-- Problem to work on --
Transcribe the records below exactly, from their first line through the line containing "localparam int LEN_W". Omit every line after it.

-- Data for review --
··········

Source: an optimization exercise on an open RTL-to-GDS flow (aim: small area, a short achievable clock period and few clock cycles). Production flows keep margins and buffers that such runs may drop. The RTL was checked by simulation tests, not by an equivalence proof against the original design. Power and IR drop assume default switching activity.

[flow/design.v]
package bms_pkg;
  localparam int NOTE_DEPTH = 256;
  localparam int NOTE_AW    = 8;
  localparam int POS_W      = 9;
  localparam int FREQ_W     = 16;
  localparam int NDIV_W     = 7;
  localparam int DM1_W      = 6;
  localparam int ENTRY_W    = FREQ_W + 1 + DM1_W;
  localparam int ELAPSED_W  = 24;
  localparam int REP_W      = 16;
  localparam int TEMPO_W    = 10;
  localparam int MLEN_W     = 9;
  localparam int CFG_W      = 24;
  localparam int WHOLE_W    = 18;
  localparam int LEN_W      = WHOLE_W + 1;
  localparam int ACC_W      = LEN_W + 16;
  localparam int NK         = 3;
  localparam int NNCH       = (WHOLE_W + NK - 1) / NK;
  localparam int NQ_W       = NNCH * NK;
  localparam int WK         = 2;
  localparam int WNCH       = (WHOLE_W + WK - 1) / WK;
  localparam int WQ_W       = WNCH * WK;
  localparam logic [31:0] WHOLE_NUM = 32'd240000;
  localparam logic [1:0] MODE_IDLE   = 2'd0;
  localparam logic [1:0] MODE_GAP    = 2'd1;
  localparam logic [1:0] MODE_BEEP   = 2'd2;
  localparam logic [1:0] MODE_MELODY = 2'd3;
endpackage
import bms_pkg::*;
module bms_notes (
  input  logic               clk,
  input  logic [15:0]        wsel_hi,
  input  logic [15:0]        wsel_lo,
  input  logic [ENTRY_W-1:0] wdata,
  input  logic [15:0]        rsel_hi,
  input  logic [15:0]        rsel_lo,
  output logic [3:0][ENTRY_W-1:0] rdata
);
  logic [ENTRY_W-1:0] mem [NOTE_DEPTH];
  logic [3:0][ENTRY_W-1:0] rd;
  always_ff @(posedge clk) begin
    for (int h = 0; h < 16; h++) begin
      for (int l = 0; l < 16; l++) begin
        if (wsel_hi[h] && wsel_lo[l]) mem[16 * h + l] <= wdata;
      end
    end
  end
  always_comb begin
    logic sel;
    for (int k = 0; k < 4; k++) rd[k] = '0;
    for (int i = 0; i < NOTE_DEPTH; i++) begin
      sel = rsel_hi[i / 16] && rsel_lo[i % 16];
      rd[i / 64] = rd[i / 64] | (mem[i] & {ENTRY_W{sel}});
    end
  end
  always_ff @(posedge clk) begin
    for (int k = 0; k < 4; k++) rdata[k] <= rd[k];
  end
endmodule
import bms_pkg::*;
module bms_div #(
  parameter int RW = 6,    
  parameter int QW = 18,   
  parameter int K  = 3
) (
  input  logic [(2**K)*(RW+K)-1:0] mult,   
  input  logic [RW-1:0]            r_in,
  input  logic [QW-1:0]            q_in,
  output logic [RW-1:0]            r_out,
  output logic [QW-1:0]            q_out,
  output logic [K-1:0]             digit
);
  logic [RW+K-1:0] trial;
  logic [RW+K:0]   diff [2**K];
  logic [2**K-1:0] ge;
  assign trial = {r_in, q_in[QW-1:QW-K]};
  always_comb begin
    for (int k = 0; k < 2**K; k++) begin
      diff[k] = {1'b0, trial} - {1'b0, mult[k*(RW+K) +: RW+K]};
      ge[k]   = !diff[k][RW+K];
    end
    digit = '0;
    r_out = trial[RW-1:0];
    for (int k = 1; k < 2**K; k++) begin
      if (ge[k]) begin
        digit = K'(k);
        r_out = diff[k][RW-1:0];
      end
    end
    q_out = {q_in[QW-K-1:0], digit};
  end
endmodule
import bms_pkg::*;
module bms_mul (
  input  logic [ACC_W-1:0] acc,
  input  logic [NK-1:0]    digit,
  input  logic             dotted,
  input  logic             last,
  output logic [ACC_W-1:0] acc_next
);
  function automatic logic [ACC_W-1:0] term(input logic [NK-1:0] c, input logic d,
                                            input logic l);
    term = ACC_W'(c) * ACC_W'(d ? 32'd88473 : 32'd58982);
    if (d && l && c[0]) term = term - ACC_W'(29491);
  endfunction
  logic [ACC_W-1:0] t;
  always_comb begin
    t = '0;
    for (int i = 0; i < 2**(NK+2); i++) begin
      if ({digit, dotted, last} == (NK+2)'(i)) t = term(NK'(i >> 2), i[1], i[0]);
    end
  end
  assign acc_next = (acc << NK) + t;
endmodule
import bms_pkg::*;
module beep_and_melody_sequencer (
  input  logic             clk,
  input  logic             rst,
  input  logic             s_tvalid,
  output logic             s_tready,
  input  logic [31:0]      s_tdata,    
  input  logic [2:0]       s_tuser,    
  output logic             m_tvalid,
  input  logic             m_tready,
  output logic [47:0]      m_tdata,    
  input  logic             cfg_we,
  input  logic [2:0]       cfg_index,
  input  logic [CFG_W-1:0] cfg_data
);
  localparam logic [2:0] E_IDLE   = 3'd0;
  localparam logic [2:0] E_WAITW1 = 3'd1;
  localparam logic [2:0] E_WAITW  = 3'd2;
  localparam logic [2:0] E_RD1    = 3'd3;
  localparam logic [2:0] E_RD2    = 3'd4;
  localparam logic [2:0] E_DIV    = 3'd5;
  localparam logic [2:0] E_ACC    = 3'd6;
  localparam logic [2:0] E_VALID  = 3'd7;
  localparam int NSK_W  = $clog2(NNCH);
  localparam int NCNT_W = $clog2(NNCH + 1);
  localparam int WSK_W  = $clog2(WNCH);
  localparam int WCNT_W = $clog2(WNCH + 1);
  function automatic int whole_skip(input logic [TEMPO_W-1:0] tm1, input int k, input int qw,
                                    input int nch);
    logic [63:0] t;
    whole_skip = 0;
    t = 64'(tm1) + 64'd1;
    for (int m = 1; m < nch; m++) begin
      if ((t << (qw - k * m)) > 64'(WHOLE_NUM)) whole_skip = m;
    end
  endfunction
  function automatic logic [TEMPO_W-1:0] tempo_m1(input logic [TEMPO_W-1:0] t);
    if (t == '0) tempo_m1 = '0;
    else tempo_m1 = t - TEMPO_W'(1);
  endfunction
  localparam int WMW = TEMPO_W + WK;    
  localparam int NMW = DM1_W + NK;      
  logic [FREQ_W-1:0]    beep_frequency;
  logic [ELAPSED_W-1:0] beep_on_ms;
  logic [ELAPSED_W-1:0] beep_gap_ms;
  logic [REP_W-1:0]     beep_repeats;
  logic                 beep_initial_gap;
  logic [MLEN_W-1:0]    melody_length;
  logic [WHOLE_W-1:0]   whole_new;     
  logic [NSK_W-1:0]     nsk_new;
  logic                 whole_ok;
  logic [TEMPO_W-1:0]   wt;        
  logic [WMW-1:0]       wt3;
  logic [(2**WK)*WMW-1:0] wmult;
  logic [TEMPO_W-1:0]   wr;
  logic [WQ_W-1:0]      wq;
  logic [WCNT_W-1:0]    wcnt;
  logic [TEMPO_W-1:0]   wst_r;
  logic [WQ_W-1:0]      wst_q;
  logic [WK-1:0]        wst_d;
  logic [TEMPO_W-1:0]   cfg_t;
  logic [WSK_W-1:0]     cfg_wsk;
  logic [1:0]           mode;
  logic [ELAPSED_W-1:0] cnt;
  logic [ELAPSED_W:0]   brem;
  logic [REP_W-1:0]     rl;
  logic [POS_W-1:0]     pos;
  logic                 tone;
  logic [FREQ_W-1:0]    tfreq;
  logic [LEN_W-1:0]     tlimit;
  logic [WHOLE_W-1:0]   whole_mel;
  logic [NSK_W-1:0]     nsk_mel;
  logic                 hit;
  logic                 rl_is1;
  logic                 m_end;
  logic [2:0]           est;
  logic                 nn_valid;
  logic [NOTE_AW-1:0]   ea;
  logic [15:0]          rsel_hi, rsel_lo;    
  logic                 ra_ahead;
  logic [NOTE_AW-1:0]   ea_p1;
  logic                 land_ea, land_ea1;
  logic [ENTRY_W-1:0]   ent;
  logic [3:0][ENTRY_W-1:0] rd_q;
  logic [ENTRY_W-1:0]   rd_ent;
  logic [DM1_W:0]       rd_d;
  logic [NMW-1:0]       nd1, nd3, nd5, nd7;
  logic [(2**NK)*NMW-1:0] nmult;
  logic [DM1_W-1:0]     dr;
  logic [NQ_W-1:0]      dq;
  logic [NCNT_W-1:0]    dcnt;
  logic [DM1_W-1:0]     st_r;
  logic [NQ_W-1:0]      st_q;
  logic [NK-1:0]        st_d;
  logic [NK-1:0]        chunk;
  logic                 chunk_last;
  logic [ACC_W-1:0]     acc, acc_next;
  logic [LEN_W-1:0]     nn_wait;
  logic [LEN_W-1:0]     nn_limit;
  logic [FREQ_W-1:0]    nn_freq;
  logic                 s_rdy;
  logic                 ns_pend;
  logic                 pend_s;
  logic                 accept, complete, emit, o_free;
  logic [ELAPSED_W-1:0] inc, dec;
  logic [ELAPSED_W:0]   brem_dec;
  logic [MLEN_W-1:0]    eff_len, cfg_eff_len;
  logic [POS_W-1:0]     pos_inc;
  logic [1:0]           nx_mode;
  logic [ELAPSED_W-1:0] nx_cnt;
  logic [ELAPSED_W:0]   nx_brem;
  logic [REP_W-1:0]     nx_rl;
  logic [POS_W-1:0]     nx_pos;
  logic                 nx_tone;
  logic [FREQ_W-1:0]    nx_tfreq;
  logic [LEN_W-1:0]     nx_tlimit;
  logic                 nx_hit, nx_rl_is1, nx_m_end;
  logic                 pend_set, consume, mel_start;
  logic [ENTRY_W-1:0]   wdata;
  logic [NDIV_W-1:0]    wdiv, wmag, weff;
  logic                 we, wr_hit;
  logic [15:0]          wq_hi, wq_lo;    
  logic                 wq_v;
  logic [NOTE_AW-1:0]   wq_a;
  logic [ENTRY_W-1:0]   wq_d;
  assign s_tready = s_rdy;
  assign accept   = s_tvalid && s_rdy;
  assign complete = ns_pend && nn_valid;
  assign o_free   = !m_tvalid || m_tready;
  assign inc      = (cnt == '1) ? cnt : cnt + ELAPSED_W'(1);
  assign dec      = cnt - ELAPSED_W'(1);
  assign brem_dec = brem - (ELAPSED_W+1)'(1);
  assign pos_inc  = pos + POS_W'(1);
  assign eff_len  = (melody_length > MLEN_W'(NOTE_DEPTH)) ? MLEN_W'(NOTE_DEPTH) : melody_length;
  assign cfg_eff_len = (cfg_data[MLEN_W-1:0] > MLEN_W'(NOTE_DEPTH)) ? MLEN_W'(NOTE_DEPTH)
                                                                    : cfg_data[MLEN_W-1:0];
  assign nn_freq  = ent[ENTRY_W-1:DM1_W+1];
  assign nn_limit = acc[ACC_W-1:16];
  assign wdiv   = s_tdata[30:24];
  assign wmag   = wdiv[NDIV_W-1] ? NDIV_W'(-wdiv) : wdiv;
  assign weff   = (wdiv == '0) ? NDIV_W'(4) : wmag;
  assign wdata  = {s_tdata[23:8], wdiv[NDIV_W-1], DM1_W'(weff - NDIV_W'(1))};
  assign we     = accept && s_tuser == 3'd4;
  assign ea_p1    = ea + NOTE_AW'(1);
  assign land_ea  = wq_v && wq_a == ea;
  assign land_ea1 = wq_v && wq_a == ea_p1;
  assign wr_hit   = ((we && s_tdata[7:0] == ea) || land_ea)
                    && est != E_IDLE && est != E_WAITW1 && est != E_WAITW;
  always_ff @(posedge clk) begin
    for (int i = 0; i < 16; i++) begin
      wq_hi[i] <= s_tdata[7:4] == 4'(i);
      wq_lo[i] <= we && !rst && s_tdata[3:0] == 4'(i);
    end
    wq_v <= we && !rst;
    wq_a <= s_tdata[7:0];
    wq_d <= wdata;
  end
  bms_notes u_notes (
    .clk      (clk),
    .wsel_hi  (wq_hi),
    .wsel_lo  (wq_lo),
    .wdata    (wq_d),
    .rsel_hi  (rsel_hi),
    .rsel_lo  (rsel_lo),
    .rdata    (rd_q)
  );
  assign rd_ent = rd_q[0] | rd_q[1] | rd_q[2] | rd_q[3];
  assign rd_d   = (DM1_W+1)'(rd_ent[DM1_W-1:0]) + (DM1_W+1)'(1);
  assign nmult = {nd7, NMW'({nd3, 1'b0}), nd5, NMW'({nd1, 2'b0}), nd3, NMW'({nd1, 1'b0}),
                  nd1, NMW'(0)};
  assign wmult = {wt3, WMW'({wt, 1'b0}), WMW'(wt), WMW'(0)};
  bms_div #(.RW(DM1_W), .QW(NQ_W), .K(NK)) u_ndiv (
    .mult  (nmult),
    .r_in  (dr),
    .q_in  (dq),
    .r_out (st_r),
    .q_out (st_q),
    .digit (st_d)
  );
  bms_div #(.RW(TEMPO_W), .QW(WQ_W), .K(WK)) u_wdiv (
    .mult  (wmult),
    .r_in  (wr),
    .q_in  (wq),
    .r_out (wst_r),
    .q_out (wst_q),
    .digit (wst_d)
  );
  bms_mul u_mul (
    .acc      (acc),
    .digit    (chunk),
    .dotted   (ent[DM1_W]),
    .last     (chunk_last),
    .acc_next (acc_next)
  );
  always_comb begin
    nx_mode   = mode;
    nx_cnt    = cnt;
    nx_brem   = brem;
    nx_rl     = rl;
    nx_pos    = pos;
    nx_tone   = tone;
    nx_tfreq  = tfreq;
    nx_tlimit = tlimit;
    nx_hit    = hit;
    nx_rl_is1 = rl_is1;
    nx_m_end  = m_end;
    pend_set  = 1'b0;
    consume   = 1'b0;
    mel_start = 1'b0;
    if (complete) begin
      nx_tone   = 1'b1;
      nx_tfreq  = nn_freq;
      nx_tlimit = nn_limit;
      nx_cnt    = ELAPSED_W'(nn_wait);
      nx_hit    = 1'b0;
      consume   = 1'b1;
    end else if (accept) begin
      case (s_tuser)
        3'd0: begin
          case (mode)
            MODE_GAP: begin
              if (hit) begin
                nx_mode   = MODE_BEEP;
                nx_cnt    = '0;
                nx_brem   = {1'b0, beep_on_ms};
                nx_tone   = 1'b1;
                nx_tfreq  = beep_frequency;
                nx_tlimit = '0;
                nx_hit    = beep_on_ms <= ELAPSED_W'(1);
              end else begin
                nx_cnt  = inc;
                nx_brem = brem_dec;
                nx_hit  = brem == (ELAPSED_W+1)'(2);
              end
            end
            MODE_BEEP: begin
              if (hit) begin
                nx_tone   = 1'b0;
                nx_tfreq  = '0;
                nx_tlimit = '0;
                nx_rl     = rl - REP_W'(1);
                nx_rl_is1 = rl == REP_W'(2);
                if (!rl_is1) begin
                  nx_mode = MODE_GAP;
                  nx_cnt  = '0;
                  nx_brem = {1'b0, beep_gap_ms};
                  nx_hit  = beep_gap_ms <= ELAPSED_W'(1);
                end else begin
                  nx_mode = MODE_IDLE;
                  nx_hit  = 1'b0;
                end
              end else begin
                nx_cnt  = inc;
                nx_brem = brem_dec;
                nx_hit  = brem == (ELAPSED_W+1)'(2);
              end
            end
            MODE_MELODY: begin
              if (hit) begin
                nx_tone   = 1'b0;
                nx_tfreq  = '0;
                nx_tlimit = '0;
                nx_pos    = pos_inc;
                nx_hit    = 1'b0;
                nx_m_end  = POS_W'(pos_inc + POS_W'(1)) >= eff_len;
                if (m_end) begin
                  nx_mode = MODE_IDLE;
                  nx_pos  = '0;
                end else if (nn_valid) begin
                  nx_tone   = 1'b1;
                  nx_tfreq  = nn_freq;
                  nx_tlimit = nn_limit;
                  nx_cnt    = ELAPSED_W'(nn_wait);
                  consume   = 1'b1;
                end else begin
                  pend_set = 1'b1;
                end
              end else begin
                nx_cnt = dec;
                nx_hit = cnt == ELAPSED_W'(2);
              end
            end
            default: ;
          endcase
        end
        3'd1: begin
          nx_rl     = (beep_repeats == '0) ? REP_W'(1) : beep_repeats;
          nx_rl_is1 = beep_repeats <= REP_W'(1);
          nx_cnt    = '0;
          nx_tlimit = '0;
          nx_pos    = '0;
          if (beep_initial_gap) begin
            nx_mode  = MODE_GAP;
            nx_tone  = 1'b0;
            nx_tfreq = '0;
            nx_brem  = {1'b0, beep_gap_ms};
            nx_hit   = beep_gap_ms <= ELAPSED_W'(1);
          end else begin
            nx_mode  = MODE_BEEP;
            nx_tone  = 1'b1;
            nx_tfreq = beep_frequency;
            nx_brem  = {1'b0, beep_on_ms};
            nx_hit   = beep_on_ms <= ELAPSED_W'(1);
          end
        end
        3'd2: begin
          nx_tone   = 1'b0;
          nx_tfreq  = '0;
          nx_tlimit = '0;
          nx_pos    = '0;
          nx_hit    = 1'b0;
          nx_m_end  = melody_length <= MLEN_W'(1);
          if (melody_length == '0) begin
            nx_mode = MODE_IDLE;
          end else begin
            nx_mode   = MODE_MELODY;
            pend_set  = 1'b1;
            mel_start = 1'b1;
          end
        end
        3'd3: begin
          nx_tone   = 1'b0;
          nx_tfreq  = '0;
          nx_tlimit = '0;
          nx_mode   = MODE_IDLE;
          nx_pos    = '0;
          nx_hit    = 1'b0;
        end
        default: ;
      endcase
    end else if (cfg_we) begin
      if ((cfg_index == 3'd1 && mode == MODE_BEEP) || (cfg_index == 3'd2 && mode == MODE_GAP)) begin
        nx_hit  = inc >= cfg_data;
        nx_brem = {1'b0, cfg_data} - {1'b0, cnt};
      end
      if (cfg_index == 3'd6) nx_m_end = pos_inc >= cfg_eff_len;
    end
  end
  assign emit = complete || (accept && !pend_set);
  always_ff @(posedge clk) begin
    if (rst) begin
      beep_frequency   <= '0;
      beep_on_ms       <= '0;
      beep_gap_ms      <= '0;
      beep_repeats     <= REP_W'(1);
      beep_initial_gap <= 1'b0;
      melody_length    <= '0;
    end else if (cfg_we) begin
      case (cfg_index)
        3'd0: beep_frequency   <= cfg_data[FREQ_W-1:0];
        3'd1: beep_on_ms       <= cfg_data[ELAPSED_W-1:0];
        3'd2: beep_gap_ms      <= cfg_data[ELAPSED_W-1:0];
        3'd3: beep_repeats     <= cfg_data[REP_W-1:0];
        3'd4: beep_initial_gap <= cfg_data[0];
        3'd6: melody_length    <= cfg_data[MLEN_W-1:0];
        default: ;
      endcase
    end
  end
  always_ff @(posedge clk) begin
    if (rst) begin
      mode   <= MODE_IDLE;
      pos    <= '0;
      tone   <= 1'b0;
      tfreq  <= '0;
      tlimit <= '0;
      hit    <= 1'b0;
    end else begin
      mode   <= nx_mode;
      pos    <= nx_pos;
      tone   <= nx_tone;
      tfreq  <= nx_tfreq;
      tlimit <= nx_tlimit;
      hit    <= nx_hit;
    end
    cnt    <= nx_cnt;
    brem   <= nx_brem;
    rl     <= nx_rl;
    rl_is1 <= nx_rl_is1;
    m_end  <= nx_m_end;
  end
  assign cfg_t   = (cfg_data[TEMPO_W-1:0] == '0) ? TEMPO_W'(1) : cfg_data[TEMPO_W-1:0];
  assign whole_new = WHOLE_W'(wq);
  assign cfg_wsk = (cfg_data[TEMPO_W-1:0] >= TEMPO_W'(938)) ? WSK_W'(5)
                 : (cfg_data[TEMPO_W-1:0] >= TEMPO_W'(235)) ? WSK_W'(4) : WSK_W'(0);
  always_ff @(posedge clk) begin
    if (rst) begin
      whole_ok  <= 1'b1;
      wq        <= WQ_W'(WHOLE_NUM / 120);
      nsk_new   <= NSK_W'(whole_skip(TEMPO_W'(119), NK, NQ_W, NNCH));
      wcnt      <= '0;
    end else if (cfg_we && cfg_index == 3'd5) begin
      whole_ok <= 1'b0;
      nsk_new  <= NSK_W'(whole_skip(tempo_m1(cfg_data[TEMPO_W-1:0]), NK, NQ_W, NNCH));
      wt       <= cfg_t;
      wt3      <= WMW'(cfg_t) + WMW'({cfg_t, 1'b0});
      for (int m = 0; m < WNCH; m++) begin
        if (m == 0 || m == 4 || m == 5) begin
          if (cfg_wsk == WSK_W'(m)) begin
            wr   <= TEMPO_W'(WHOLE_NUM >> (WQ_W - WK * m));
            wq   <= WQ_W'(WHOLE_NUM << (WK * m));
            wcnt <= WCNT_W'(WNCH - m);
          end
        end
      end
    end else if (wcnt != '0) begin
      wr   <= wst_r;
      wq   <= wst_q;
      wcnt <= wcnt - WCNT_W'(1);
      if (wcnt == WCNT_W'(1)) whole_ok <= 1'b1;
    end
  end
  always_ff @(posedge clk) begin
    if (rst) begin
      est      <= E_IDLE;
      nn_valid <= 1'b0;
    end else if (mel_start) begin
      est      <= E_WAITW1;
      nn_valid <= 1'b0;
      ea       <= '0;
      rsel_lo  <= 16'd1;
      rsel_hi  <= 16'd1;
      ra_ahead <= 1'b0;
    end else if (consume) begin
      est      <= (ra_ahead && !land_ea1) ? E_RD2 : E_RD1;
      nn_valid <= 1'b0;
      ea       <= ea_p1;
      ra_ahead <= 1'b0;
      if (!ra_ahead) begin
        rsel_lo <= {rsel_lo[14:0], rsel_lo[15]};
        if (rsel_lo[15]) rsel_hi <= {rsel_hi[14:0], rsel_hi[15]};
      end
    end else if (wr_hit) begin
      est      <= E_RD1;
      nn_valid <= 1'b0;
      ra_ahead <= 1'b0;
      if (ra_ahead) begin
        rsel_lo <= {rsel_lo[0], rsel_lo[15:1]};
        if (rsel_lo[0]) rsel_hi <= {rsel_hi[0], rsel_hi[15:1]};
      end
    end else begin
      case (est)
        E_WAITW1: est <= E_WAITW;
        E_WAITW: begin
          if (whole_ok) begin
            whole_mel <= whole_new;
            nsk_mel   <= nsk_new;
            ent       <= rd_ent;
            nd1       <= NMW'(rd_d);
            nd3       <= NMW'(rd_d) * NMW'(3);
            nd5       <= NMW'(rd_d) * NMW'(5);
            nd7       <= NMW'(rd_d) * NMW'(7);
            dr        <= '0;
            dq        <= NQ_W'(whole_new) << (NK * int'(nsk_new));
            dcnt      <= NCNT_W'(NNCH - int'(nsk_new));
            chunk     <= '0;
            acc       <= '0;
            est       <= E_DIV;
            ra_ahead  <= 1'b1;
            rsel_lo   <= {rsel_lo[14:0], rsel_lo[15]};
            if (rsel_lo[15]) rsel_hi <= {rsel_hi[14:0], rsel_hi[15]};
          end
        end
        E_RD1: est <= E_RD2;
        E_RD2: begin
          ent   <= rd_ent;
          nd1   <= NMW'(rd_d);
          nd3   <= NMW'(rd_d) * NMW'(3);
          nd5   <= NMW'(rd_d) * NMW'(5);
          nd7   <= NMW'(rd_d) * NMW'(7);
          dr    <= '0;
          dq    <= NQ_W'(whole_mel) << (NK * int'(nsk_mel));
          dcnt  <= NCNT_W'(NNCH - int'(nsk_mel));
          chunk <= '0;
          acc   <= '0;
          est   <= E_DIV;
          ra_ahead <= 1'b1;
          rsel_lo  <= {rsel_lo[14:0], rsel_lo[15]};
          if (rsel_lo[15]) rsel_hi <= {rsel_hi[14:0], rsel_hi[15]};
        end
        E_DIV: begin
          dr         <= st_r;
          dq         <= st_q;
          chunk      <= st_d;
          chunk_last <= dcnt == NCNT_W'(1);
          acc        <= acc_next;
          dcnt       <= dcnt - NCNT_W'(1);
          if (dcnt == NCNT_W'(1)) est <= E_ACC;
        end
        E_ACC: begin
          acc      <= acc_next;
          nn_wait  <= LEN_W'(dq[WHOLE_W-1:0]) + (ent[DM1_W] ? LEN_W'(dq[WHOLE_W-1:1]) : '0);
          est      <= E_VALID;
          nn_valid <= 1'b1;
        end
        default: ;
      endcase
    end
  end
  always_ff @(posedge clk) begin
    if (rst) begin
      ns_pend  <= 1'b0;
      pend_s   <= 1'b0;
      m_tvalid <= 1'b0;
      s_rdy    <= 1'b1;
    end else begin
      if (pend_set) ns_pend <= 1'b1;
      else if (complete) ns_pend <= 1'b0;
      if (emit) begin
        if (o_free) m_tvalid <= 1'b1;
        else pend_s <= 1'b1;
      end else if (pend_s && o_free) begin
        m_tvalid <= 1'b1;
        pend_s   <= 1'b0;
      end else if (o_free) begin
        m_tvalid <= 1'b0;
      end
      s_rdy <= !(pend_set || (ns_pend && !complete)) && !((emit && !o_free) || (pend_s && !o_free));
    end
  end
  always_ff @(posedge clk) begin
    if (emit && o_free) begin
      m_tdata <= {1'b0, nx_pos, nx_mode, nx_tlimit, nx_tfreq, nx_tone};
    end else if (!emit && pend_s && o_free) begin
      m_tdata <= {1'b0, pos, mode, tlimit, tfreq, tone};
    end
  end
endmodule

··········

-- Completed task --
Source: an optimization exercise on an open RTL-to-GDS flow (aim: small area, a short achievable clock period and few clock cycles). Production flows keep margins and buffers that such runs may drop. The RTL was checked by simulation tests, not by an equivalence proof against the original design. Power and IR drop assume default switching activity.

[flow/design.v]
package bms_pkg;
  localparam int NOTE_DEPTH = 256;
  localparam int NOTE_AW    = 8;
  localparam int POS_W      = 9;
  localparam int FREQ_W     = 16;
  localparam int NDIV_W     = 7;
  localparam int DM1_W      = 6;
  localparam int ENTRY_W    = FREQ_W + 1 + DM1_W;
  localparam int ELAPSED_W  = 24;
  localparam int REP_W      = 16;
  localparam int TEMPO_W    = 10;
  localparam int MLEN_W     = 9;
  localparam int CFG_W      = 24;
  localparam int WHOLE_W    = 18;
  localparam int LEN_W      = WHOLE_W + 1;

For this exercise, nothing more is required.